The best Instagram captions and selfie quotes for your photos
A good caption or a good quote can get people to interact with your photos. They may like your photos or follow you on Instagram or not. This is why every Instagram installer goes crazy for these captions. Do you want your Instagram photos to stand out? Here is the list of the best Instagram captions and selfie quotes..

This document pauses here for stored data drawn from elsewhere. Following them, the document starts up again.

==> src/rtl/pipeline_pkg.sv <==
// Shared types for the hazard/forwarding controller: mux-select codes,
// controller state encoding and the shadow stage record.
package pipeline_pkg;

  // Record destination field is sized for the widest supported register
  // specifier; narrower specifiers are zero-extended before comparison.
  localparam int unsigned REG_W_MAX = 16;

  localparam logic [1:0] FWD_REGFILE   = 2'b00;
  localparam logic [1:0] FWD_DATAMEM   = 2'b01;
  localparam logic [1:0] FWD_PRIOR_ALU = 2'b10;

  typedef enum logic {
    RUN   = 1'b0,
    FLUSH = 1'b1
  } ctrl_state_e;

  typedef struct packed {
    logic                 valid;
    logic                 reg_write;
    logic                 mem_read;
    logic [REG_W_MAX-1:0] dest;
  } stage_rec_t;

  localparam stage_rec_t BUBBLE = '0;

endpackage

==> src/rtl/forward_select.sv <==
// Operand-mux select for one source register: EX/MEM result beats MEM/WB,
// register 0 and unused sources always read the register file.
module forward_select
  import pipeline_pkg::*;
(
  input  logic [REG_W_MAX-1:0] src_i,
  input  logic                 uses_i,
  input  stage_rec_t           ex_rec_i,
  input  stage_rec_t           mem_rec_i,
  output logic [1:0]           sel_o
);

  always_comb begin
    sel_o = FWD_REGFILE;
    if (uses_i && (src_i != '0)) begin
      // A load in EX has no ALU result yet; load-use stalling covers it.
      if (ex_rec_i.valid && ex_rec_i.reg_write && !ex_rec_i.mem_read &&
          (ex_rec_i.dest == src_i)) begin
        sel_o = FWD_PRIOR_ALU;
      end else if (mem_rec_i.valid && mem_rec_i.reg_write &&
                   (mem_rec_i.dest == src_i)) begin
        sel_o = FWD_DATAMEM;
      end
    end
  end

endmodule

==> src/rtl/hazard_forwarding_controller.sv <==
// EX-stage forwarding selects, load-use stall and taken-branch flush
// sequencing, driven from shadow copies of the EX and MEM destinations.
module hazard_forwarding_controller
  import pipeline_pkg::*;
#(
  parameter int unsigned NBits        = 5,
  parameter int unsigned FLUSH_CYCLES = 2,
  parameter int unsigned CNT_W        = 16
) (
  input  logic             clk,
  input  logic             reset,
  input  logic [NBits-1:0] ID_Rs_i,
  input  logic [NBits-1:0] ID_Rt_i,
  input  logic             ID_Uses_Rs_i,
  input  logic             ID_Uses_Rt_i,
  input  logic             ID_RegWrite_i,
  input  logic             ID_MemRead_i,
  input  logic [NBits-1:0] ID_WriteReg_i,
  input  logic             EX_Branch_Taken_i,
  output logic [1:0]       ForwardA_o,
  output logic [1:0]       ForwardB_o,
  output logic             PC_Write_o,
  output logic             IFID_Write_o,
  output logic             IDEX_Bubble_o,
  output logic             Flush_o,
  output logic [CNT_W-1:0] Stall_Count_o
);

  logic [REG_W_MAX-1:0] rs_ext, rt_ext;
  stage_rec_t           id_rec, ex_rec_d, ex_rec_q, mem_rec_q;
  ctrl_state_e          state_q;
  logic [2:0]           fcnt_q;
  logic [CNT_W-1:0]     stall_cnt_q;
  logic [1:0]           fwd_a_d, fwd_b_d, fwd_a_q, fwd_b_q;
  logic                 load_use, flush, stall;

  assign rs_ext = REG_W_MAX'(ID_Rs_i);
  assign rt_ext = REG_W_MAX'(ID_Rt_i);

  assign id_rec = '{valid: 1'b1, reg_write: ID_RegWrite_i,
                    mem_read: ID_MemRead_i, dest: REG_W_MAX'(ID_WriteReg_i)};

  forward_select u_fwd_a (
    .src_i     (rs_ext),
    .uses_i    (ID_Uses_Rs_i),
    .ex_rec_i  (ex_rec_q),
    .mem_rec_i (mem_rec_q),
    .sel_o     (fwd_a_d)
  );

  forward_select u_fwd_b (
    .src_i     (rt_ext),
    .uses_i    (ID_Uses_Rt_i),
    .ex_rec_i  (ex_rec_q),
    .mem_rec_i (mem_rec_q),
    .sel_o     (fwd_b_d)
  );

  assign load_use = ex_rec_q.valid && ex_rec_q.mem_read && (ex_rec_q.dest != '0) &&
                    ((ID_Uses_Rs_i && (rs_ext == ex_rec_q.dest)) ||
                     (ID_Uses_Rt_i && (rt_ext == ex_rec_q.dest)));

  // Flush is held low during reset so all outputs show reset values at once.
  assign flush = !reset && (((state_q == RUN) && EX_Branch_Taken_i) ||
                            (state_q == FLUSH));
  assign stall = load_use && !flush;

  assign ex_rec_d = (stall || flush) ? BUBBLE : id_rec;

  always_ff @(posedge clk or posedge reset) begin
    if (reset) begin
      ex_rec_q  <= BUBBLE;
      mem_rec_q <= BUBBLE;
      fwd_a_q   <= FWD_REGFILE;
      fwd_b_q   <= FWD_REGFILE;
    end else begin
      ex_rec_q  <= ex_rec_d;
      mem_rec_q <= ex_rec_q;
      fwd_a_q   <= fwd_a_d;
      fwd_b_q   <= fwd_b_d;
    end
  end

  always_ff @(posedge clk or posedge reset) begin
    if (reset) begin
      state_q <= RUN;
      fcnt_q  <= '0;
    end else begin
      case (state_q)
        RUN: begin
          if (EX_Branch_Taken_i) begin
            fcnt_q <= 3'(FLUSH_CYCLES - 1);
            if (FLUSH_CYCLES > 1) state_q <= FLUSH;
          end
        end
        FLUSH: begin
          fcnt_q <= fcnt_q - 3'd1;
          if (fcnt_q <= 3'd1) state_q <= RUN;
        end
        default: state_q <= RUN;
      endcase
    end
  end

  always_ff @(posedge clk or posedge reset) begin
    if (reset) begin
      stall_cnt_q <= '0;
    end else if (stall && (stall_cnt_q != '1)) begin
      stall_cnt_q <= stall_cnt_q + 1'b1;
    end
  end

  assign ForwardA_o    = fwd_a_q;
  assign ForwardB_o    = fwd_b_q;
  assign PC_Write_o    = !stall;
  assign IFID_Write_o  = !stall;
  assign IDEX_Bubble_o = stall;
  assign Flush_o       = flush;
  assign Stall_Count_o = stall_cnt_q;

endmodule

==> config.mk <==
export PLATFORM = sky130hd
export DESIGN_NAME = hazard_forwarding_controller
export DESIGN_NICKNAME = d
export VERILOG_FILES = /design/src/rtl/pipeline_pkg.sv /design/src/rtl/forward_select.sv /design/src/rtl/hazard_forwarding_controller.sv
export SDC_FILE = /design/constraint.sdc
export NUM_CORES = 1
export LEC_CHECK = 0
export ABC_AREA = 1
export ABC_CLOCK_PERIOD_IN_PS = 1600
export CAP_MARGIN = 20
export CORE_AREA = 2 2 65 67
export DETAILED_ROUTE_END_ITERATION = 8
export DIE_AREA = 0 0 67 69
export DONT_BUFFER_PORTS = 1
export HOLD_SLACK_MARGIN = 0.08
export MAX_ROUTING_LAYER = met4
export PLACE_DENSITY = 0.84
export SLEW_MARGIN = 25
export SYNTH_ARGS = -nofsm -noshare
export SYNTH_HDL_FRONTEND = slang
export SYNTH_SLANG_ARGS = --single-unit
==> constraint.sdc <==
create_clock -name clk -period 1.6 [get_ports clk]
set_input_delay 0.24 -clock clk [delete_from_list [all_inputs] [get_ports clk]]
set_output_delay 0.24 -clock clk [all_outputs]
set_load 0.1 [all_outputs]
# After elaboration in Yosys (flattened, before gate mapping)
# Index checks and enable logic that the tools add are counted.
dict set report word_totals {
  reg_bits 61
  in_bits 22
  word_cells 64
}
dict set report op_classes {
  n_addsub 2
  order_cmp 1
  n_eq_ne 8
  muxes 12
  n_bitwise 1
  n_reduce_logical 28
}
# op count
set op_table {}
lappend op_table {{16-bit by 5-bit equality test with 1-bit output} 4}
lappend op_table {{16-bit nonzero test} 3}
lappend op_table {{5-bit by 16-bit equality test with 1-bit output} 2}
lappend op_table {{19-bit 2-to-1 mux} 1}
lappend op_table {{1-bit logical AND} 18}
lappend op_table {{16-bit by 1-bit adder with 16-bit output (second input constant)} 1}
lappend op_table {{16-bit != test (second input constant)} 1}
lappend op_table {{2-bit 2-to-1 mux} 4}
lappend op_table {{3-bit case mux with 2 select lines} 1}
lappend op_table {{1-bit logical NOT} 4}
lappend op_table {{1-bit 2-to-1 mux} 4}
lappend op_table {{3-bit by 1-bit less-or-equal comparator with 1-bit output (second input constant)} 1}
lappend op_table {{1-bit logical OR} 3}
lappend op_table {{3-bit 2-to-1 mux} 1}
lappend op_table {{3-bit by 1-bit subtractor with 3-bit output (second input constant)} 1}
lappend op_table {{2-bit != test (second input constant)} 1}
lappend op_table {{1-bit case mux with 2 select lines} 1}
lappend op_table {{1-bit inverter} 1}

# Logic depth before layout (Yosys ltp)
# Gate-level depths: netlist of run 1.
dict set report depth {
  ltp_word 8
  ltp_mapped 11
}

# Cells and area by module
# A second synthesis of run 1 with hierarchy kept.
dict set report unflattened {
  cells_unflattened 461
  hier_area_um2 3035.4
}
# mod instances cells_each area_per_inst_um2 seq_area_each_um2
set modules_own_cells {}
lappend modules_own_cells {hazard_forwarding_controller 1 249 1986.9 1001.0}
lappend modules_own_cells {forward_select 2 106 524.3 0.0}

# Worst setup path before layout of run 1
# No wires, ideal clock.
dict set report synth_timing {
  kind {register to output}
  from {register state_q}
  to {output port IDEX_Bubble_o}
  t_arrival_ns 2.977
  t_required_ns 1.360
  setup_slack_ns -1.617
  stages_incl_launch_ff 6
  n_path_buf 0
  cell_sequence {dfrtp_1 -> nor2_1 -> nor2_1 -> inv_1 -> nand3_4 -> inv_1}
}
dict set report synth_via {
  elab_chain_cells 6
}
# element line_no
set synth_rtl {}
lappend synth_rtl {{start, declared} hazard_forwarding_controller.sv:31} ;# ctrl_state_e state_q;
lappend synth_rtl {{start signal, assigned} hazard_forwarding_controller.sv:86} ;# state_q <= RUN;
lappend synth_rtl {{start signal, assigned} hazard_forwarding_controller.sv:93} ;# if (FLUSH_CYCLES > 1) state_q <= FLUSH;
lappend synth_rtl {{start signal, assigned} hazard_forwarding_controller.sv:98} ;# if (fcnt_q <= 3'd1) state_q <= RUN;
lappend synth_rtl {{1-bit inverter} -}
lappend synth_rtl {{1-bit logical AND} hazard_forwarding_controller.sv:64} ;# assign flush = !reset && (((state_q == RUN) && EX_Branch_Taken_i) ||
lappend synth_rtl {{1-bit logical OR *} hazard_forwarding_controller.sv:64}
lappend synth_rtl {{1-bit logical AND *} hazard_forwarding_controller.sv:64}
lappend synth_rtl {{named net Flush_o} hazard_forwarding_controller.sv:25} ;# output logic Flush_o,
lappend synth_rtl {{1-bit logical NOT *} hazard_forwarding_controller.sv:66} ;# assign stall = load_use && !flush;
lappend synth_rtl {{1-bit logical AND *} hazard_forwarding_controller.sv:66}
lappend synth_rtl {{end, declared} hazard_forwarding_controller.sv:24} ;# output logic IDEX_Bubble_o,
# Mark *: on every way through the listed nets, which the timed path passes. The rest lies on a longest branch.

# Final worst setup path of run 1
dict set report layout_timing {
  from {register ex_rec_q[3] in the netlist's numbering}
  to {output port IDEX_Bubble_o}
}
dict set report layout_via {
  elab_chain_cells 5
  elab_cells_between_ends 9
  cone_classes {2 x eq/ne; 7 x reduce/logical}
}
# element line_no
set layout_rtl {}
lappend layout_rtl {{start, declared} hazard_forwarding_controller.sv:30} ;# stage_rec_t id_rec, ex_rec_d, ex_rec_q, mem_rec_q;
lappend layout_rtl {{start signal, assigned} hazard_forwarding_controller.sv:77} ;# ex_rec_q <= ex_rec_d;
lappend layout_rtl {{5-bit by 16-bit equality test with 1-bit output, on equally long branches} {hazard_forwarding_controller.sv:60, hazard_forwarding_controller.sv:61}}
lappend layout_rtl {{1-bit logical AND, on equally long branches} {hazard_forwarding_controller.sv:60, hazard_forwarding_controller.sv:61}}
lappend layout_rtl {{1-bit logical OR} hazard_forwarding_controller.sv:60} ;# ((ID_Uses_Rs_i && (rs_ext == ex_rec_q.dest)) ||
lappend layout_rtl {{1-bit logical AND *} hazard_forwarding_controller.sv:59} ;# assign load_use = ex_rec_q.valid && ex_rec_q.mem_read && (ex_rec_q.dest != '0) &&
lappend layout_rtl {{1-bit logical AND *} hazard_forwarding_controller.sv:66}
# Mark *: on every way between the ends. The rest lies on a longest branch, timed or not.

🔆I’m full of life, half loved
🔆Love me now or forever will not last
🔆Real men don’t take selfies
🔆Don’t be afraid of your shadow; it’s just just a constant reminder that there is light around you.
🔆Temptation is not a sin
🔆And I’m going crazy because that’s not where I wanna be
🔆Calm the mind and soul will speak
🔆Feel so young and energetic
🔆Trying to be stupid with female power
🔆The sun won’t shine someday
🔆The eyes are never silent
🔆On the way to science
🔆And that’s all the fun and games until you fall in love
🔆Flexin ‘my complexion
🔆Go crazy for a while
🔆Thick thighs and thin patience.
🔆If I don’t wear my sneakers I won’t go
🔆Smart as the devil and twice as pretty
🔆A happy soul is the best shield for a cruel world.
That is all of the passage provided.